刀光一闪!血光冲天而起!刘捍前冲的身体猛地僵住,腰部以上部分斜斜地滑落!

两截残躯带着喷溅的血泉,重重砸在冰冷的地面上!

陈维朗甩了甩陌刀上粘稠的血珠,声音穿透了城内的混乱和喊杀:“传令!刘捍已死!投降免死!顽抗者——杀无赦!”

当李拓天率领主力抵达华州城下时,城内的战斗已基本结束。

幸存的降兵抱着头,瑟瑟发抖地蹲在墙根下,被手持利刃的义军看押着。

陈维朗拄着血迹斑斑的陌刀,立在仍在冒着缕缕青烟的城门洞下等他,玄甲上溅满了暗红的血点,脸上带着疲惫却亢奋的神情。

“干得漂亮!”李拓天下马,重重拍在陈维朗的肩甲上,发出沉闷的响声。

“小意思。”陈维朗咧嘴一笑,露出沾着烟灰的牙齿,“硬骨头都清理干净了,安民告示已经贴出去。接下来还按渭南的老规矩?公审、放粮、选人?”

“当然!”李拓天点头,目光扫过那些面如土色的俘虏,“降兵愿意跟着干的,仔细甄别后收编。死硬不愿的发点路费,让他们滚蛋。这一仗伤亡不小,急需补充兵源。”

“行。”陈维朗点头应下,“伤兵几十个,都抬进城救治了。另外,”

他压低声音,眉头微皱,“抓舌头交代,有人趁乱从东门溜出去往潼关报信了。派了快马去追,不过估计够呛能追上。”

李拓天眉头微皱,随即又舒展开来,眼中闪烁着决然的光芒:“瞒不住的。
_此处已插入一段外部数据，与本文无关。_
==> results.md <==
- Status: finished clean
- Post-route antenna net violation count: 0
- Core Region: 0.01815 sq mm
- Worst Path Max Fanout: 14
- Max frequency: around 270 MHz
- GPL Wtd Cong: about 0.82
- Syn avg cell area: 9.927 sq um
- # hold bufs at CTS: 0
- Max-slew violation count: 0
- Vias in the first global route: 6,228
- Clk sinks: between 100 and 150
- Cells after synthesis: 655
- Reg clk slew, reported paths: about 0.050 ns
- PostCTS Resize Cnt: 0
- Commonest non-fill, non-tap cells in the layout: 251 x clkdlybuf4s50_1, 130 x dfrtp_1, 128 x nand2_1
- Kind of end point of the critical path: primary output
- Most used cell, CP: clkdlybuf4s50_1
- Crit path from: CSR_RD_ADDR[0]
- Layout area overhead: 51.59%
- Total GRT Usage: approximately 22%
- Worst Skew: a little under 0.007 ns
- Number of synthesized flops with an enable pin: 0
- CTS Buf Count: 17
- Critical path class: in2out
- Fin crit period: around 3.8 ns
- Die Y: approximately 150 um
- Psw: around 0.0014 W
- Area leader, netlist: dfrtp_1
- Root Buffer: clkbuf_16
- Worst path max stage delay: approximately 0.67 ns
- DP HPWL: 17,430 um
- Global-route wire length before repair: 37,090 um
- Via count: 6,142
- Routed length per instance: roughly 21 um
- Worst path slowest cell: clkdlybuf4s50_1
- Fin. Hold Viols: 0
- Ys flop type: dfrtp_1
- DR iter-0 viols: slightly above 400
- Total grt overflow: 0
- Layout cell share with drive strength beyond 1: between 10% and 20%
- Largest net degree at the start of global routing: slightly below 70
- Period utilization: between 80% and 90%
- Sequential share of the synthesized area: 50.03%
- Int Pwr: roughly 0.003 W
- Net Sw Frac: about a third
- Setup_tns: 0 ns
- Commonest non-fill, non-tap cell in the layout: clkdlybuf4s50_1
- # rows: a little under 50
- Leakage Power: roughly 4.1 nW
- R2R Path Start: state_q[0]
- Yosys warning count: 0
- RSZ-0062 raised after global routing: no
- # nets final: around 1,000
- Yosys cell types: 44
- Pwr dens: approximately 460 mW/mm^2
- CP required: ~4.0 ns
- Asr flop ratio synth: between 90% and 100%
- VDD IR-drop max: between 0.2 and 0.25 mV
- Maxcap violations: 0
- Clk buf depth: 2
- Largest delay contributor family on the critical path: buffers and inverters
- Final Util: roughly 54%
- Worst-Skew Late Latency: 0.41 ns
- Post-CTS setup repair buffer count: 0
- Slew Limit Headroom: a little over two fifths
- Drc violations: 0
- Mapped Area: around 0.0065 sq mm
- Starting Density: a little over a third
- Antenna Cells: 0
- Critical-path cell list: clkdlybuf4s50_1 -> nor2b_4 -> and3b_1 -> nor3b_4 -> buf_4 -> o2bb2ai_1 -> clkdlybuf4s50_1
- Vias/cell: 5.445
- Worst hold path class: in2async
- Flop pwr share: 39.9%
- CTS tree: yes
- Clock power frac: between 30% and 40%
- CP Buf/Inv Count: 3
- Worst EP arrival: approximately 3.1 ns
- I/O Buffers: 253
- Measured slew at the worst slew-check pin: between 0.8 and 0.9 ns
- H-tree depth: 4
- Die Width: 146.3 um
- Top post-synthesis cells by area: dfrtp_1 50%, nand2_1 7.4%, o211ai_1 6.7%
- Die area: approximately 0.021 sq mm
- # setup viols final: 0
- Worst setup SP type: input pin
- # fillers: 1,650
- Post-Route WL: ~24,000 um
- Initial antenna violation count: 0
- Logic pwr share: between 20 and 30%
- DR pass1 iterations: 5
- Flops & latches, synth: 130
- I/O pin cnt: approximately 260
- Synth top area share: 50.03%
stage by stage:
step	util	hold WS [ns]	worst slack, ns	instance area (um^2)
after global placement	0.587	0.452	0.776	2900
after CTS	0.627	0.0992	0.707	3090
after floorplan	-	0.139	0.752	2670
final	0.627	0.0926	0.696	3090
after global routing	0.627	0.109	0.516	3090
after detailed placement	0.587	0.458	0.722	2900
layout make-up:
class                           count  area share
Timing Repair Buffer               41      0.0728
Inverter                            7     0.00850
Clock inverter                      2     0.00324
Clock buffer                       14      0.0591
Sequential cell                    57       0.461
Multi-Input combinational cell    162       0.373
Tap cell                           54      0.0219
[src/rtl/lcd_driver.sv]
// HD44780-style LCD write sequencer driven by a single 32-bit IO register.
// A START toggle launches one write: setup, enable pulse, hold, then a
// command-dependent execution wait. All timing comes from one down-counter.
module lcd_driver #(
    parameter int unsigned T_SETUP = 2,
    parameter int unsigned T_EN    = 12,
    parameter int unsigned T_HOLD  = 2,
    parameter int unsigned T_EXEC  = 2000,
    parameter int unsigned T_CLEAR = 82000
) (
    input  logic        i_clk,
    input  logic        i_reset,
    input  logic [31:0] i_lcd_reg,
    output logic        o_lcd_on,
    output logic        o_lcd_en,
    output logic        o_lcd_rs,
    output logic        o_lcd_rw,
    output logic [7:0]  o_lcd_data,
    output logic [31:0] o_lcd_status
);

    // Counter is reloaded with (duration - 1), so it must hold the largest duration minus one.
    localparam int unsigned T_MAX_A = (T_SETUP > T_EN)    ? T_SETUP : T_EN;
    localparam int unsigned T_MAX_B = (T_HOLD  > T_EXEC)  ? T_HOLD  : T_EXEC;
    localparam int unsigned T_MAX_C = (T_MAX_A > T_MAX_B) ? T_MAX_A : T_MAX_B;
    localparam int unsigned T_MAX   = (T_MAX_C > T_CLEAR) ? T_MAX_C : T_CLEAR;
    localparam int unsigned CNT_W   = (T_MAX > 1) ? $clog2(T_MAX) : 1;

    typedef enum logic [2:0] {
        S_IDLE,
        S_SETUP,
        S_PULSE,
        S_HOLD,
        S_EXEC
    } state_t;

    state_t             state;
    logic [CNT_W-1:0]   cnt;
    logic               start_q;
    logic               ovr_q;
    logic               busy_q;

    logic               on_in;
    logic               start_in;
    logic               req;
    logic               cnt_done;
    logic               slow_cmd;
    logic               unused_bits;

    // Decode of the IO register and of the latched command.
    assign on_in       = i_lcd_reg[31];
    assign start_in    = i_lcd_reg[30];
    assign req         = (start_in != start_q);
    assign cnt_done    = (cnt == '0);
    assign slow_cmd    = !o_lcd_rs &&
                         ((o_lcd_data == 8'h01) || (o_lcd_data == 8'h02) || (o_lcd_data == 8'h03));
    assign unused_bits = ^{i_lcd_reg[29:10], i_lcd_reg[8]};

    // Write-only interface; status exposes the sticky overrun and busy flops.
    assign o_lcd_rw     = 1'b0;
    assign o_lcd_status = {30'd0, ovr_q, busy_q};

    // Transaction sequencer: state, timing counter and all registered outputs.
    always_ff @(posedge i_clk or negedge i_reset) begin
        if (!i_reset) begin
            state      <= S_IDLE;
            cnt        <= '0;
            start_q    <= 1'b0;
            ovr_q      <= 1'b0;
            busy_q     <= 1'b0;
            o_lcd_on   <= 1'b0;
            o_lcd_en   <= 1'b0;
            o_lcd_rs   <= 1'b0;
            o_lcd_data <= 8'h00;
        end else begin
            start_q  <= start_in;
            o_lcd_on <= on_in;

            if ((state != S_IDLE) && !on_in) begin
                // Panel switched off mid-write: drop everything, no overrun.
                state    <= S_IDLE;
                cnt      <= '0;
                busy_q   <= 1'b0;
                o_lcd_en <= 1'b0;
            end else begin
                if ((state != S_IDLE) && req) begin
                    ovr_q <= 1'b1;
                end

                case (state)
                    S_IDLE: begin
                        if (req && on_in) begin
                            o_lcd_rs   <= i_lcd_reg[9];
                            o_lcd_data <= i_lcd_reg[7:0];
                            state      <= S_SETUP;
                            cnt        <= CNT_W'(T_SETUP - 1);
                            busy_q     <= 1'b1;
                        end
                    end

                    S_SETUP: begin
                        if (cnt_done) begin
                            state    <= S_PULSE;
                            cnt      <= CNT_W'(T_EN - 1);
                            o_lcd_en <= 1'b1;
                        end else begin
                            cnt <= cnt - CNT_W'(1);
                        end
                    end

                    S_PULSE: begin
                        if (cnt_done) begin
                            state    <= S_HOLD;
                            cnt      <= CNT_W'(T_HOLD - 1);
                            o_lcd_en <= 1'b0;
                        end else begin
                            cnt <= cnt - CNT_W'(1);
                        end
                    end

                    S_HOLD: begin
                        if (cnt_done) begin
                            state <= S_EXEC;
                            cnt   <= slow_cmd ? CNT_W'(T_CLEAR - 1) : CNT_W'(T_EXEC - 1);
                        end else begin
                            cnt <= cnt - CNT_W'(1);
                        end
                    end

                    S_EXEC: begin
                        if (cnt_done) begin
                            state  <= S_IDLE;
                            busy_q <= 1'b0;
                        end else begin
                            cnt <= cnt - CNT_W'(1);
                        end
                    end

                    default: begin
                        state    <= S_IDLE;
                        cnt      <= '0;
                        busy_q   <= 1'b0;
                        o_lcd_en <= 1'b0;
                    end
                endcase
            end
        end
    end

endmodule
`config.mk`:
```
export PLATFORM = sky130hd
export DESIGN_NAME = bus_rr
export DESIGN_NICKNAME = d
export VERILOG_FILES = /design/src/rtl/bus_rr.sv
export SDC_FILE = /design/constraint.sdc
export NUM_CORES = 1
export LEC_CHECK = 0
export BUFFER_PORTS_ARGS = -buffer_cell sky130_fd_sc_hd__buf_2
export CORE_AREA = 10 10 81 83
export DETAILED_ROUTE_END_ITERATION = 16
export DIE_AREA = 0 0 91 93
export PLACE_DENSITY = 0.73
export SLEW_MARGIN = 0
export SYNTH_ARGS = -nofsm -noshare
export SYNTH_HDL_FRONTEND = slang
export SYNTH_SLANG_ARGS = --single-unit
export TNS_END_PERCENT = 5
```
`constraint.sdc`:
```
create_clock -name clk -period 1.5 [get_ports clk]
set_input_delay 0.075 -clock clk [delete_from_list [all_inputs] [get_ports clk]]
set_output_delay 0.075 -clock clk [all_outputs]
set_load 0.03 [all_outputs]
```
从今天算起,七天!七天之内必须拿下潼关!才算在关中真正站稳脚跟,才有一线生机!”

陈维朗重重地点了点头,目光不由自主地投向西南方向——那是商州的位置,带着一丝不易察觉的担忧:“不知道如命那小子在商州……玩得顺不顺手?”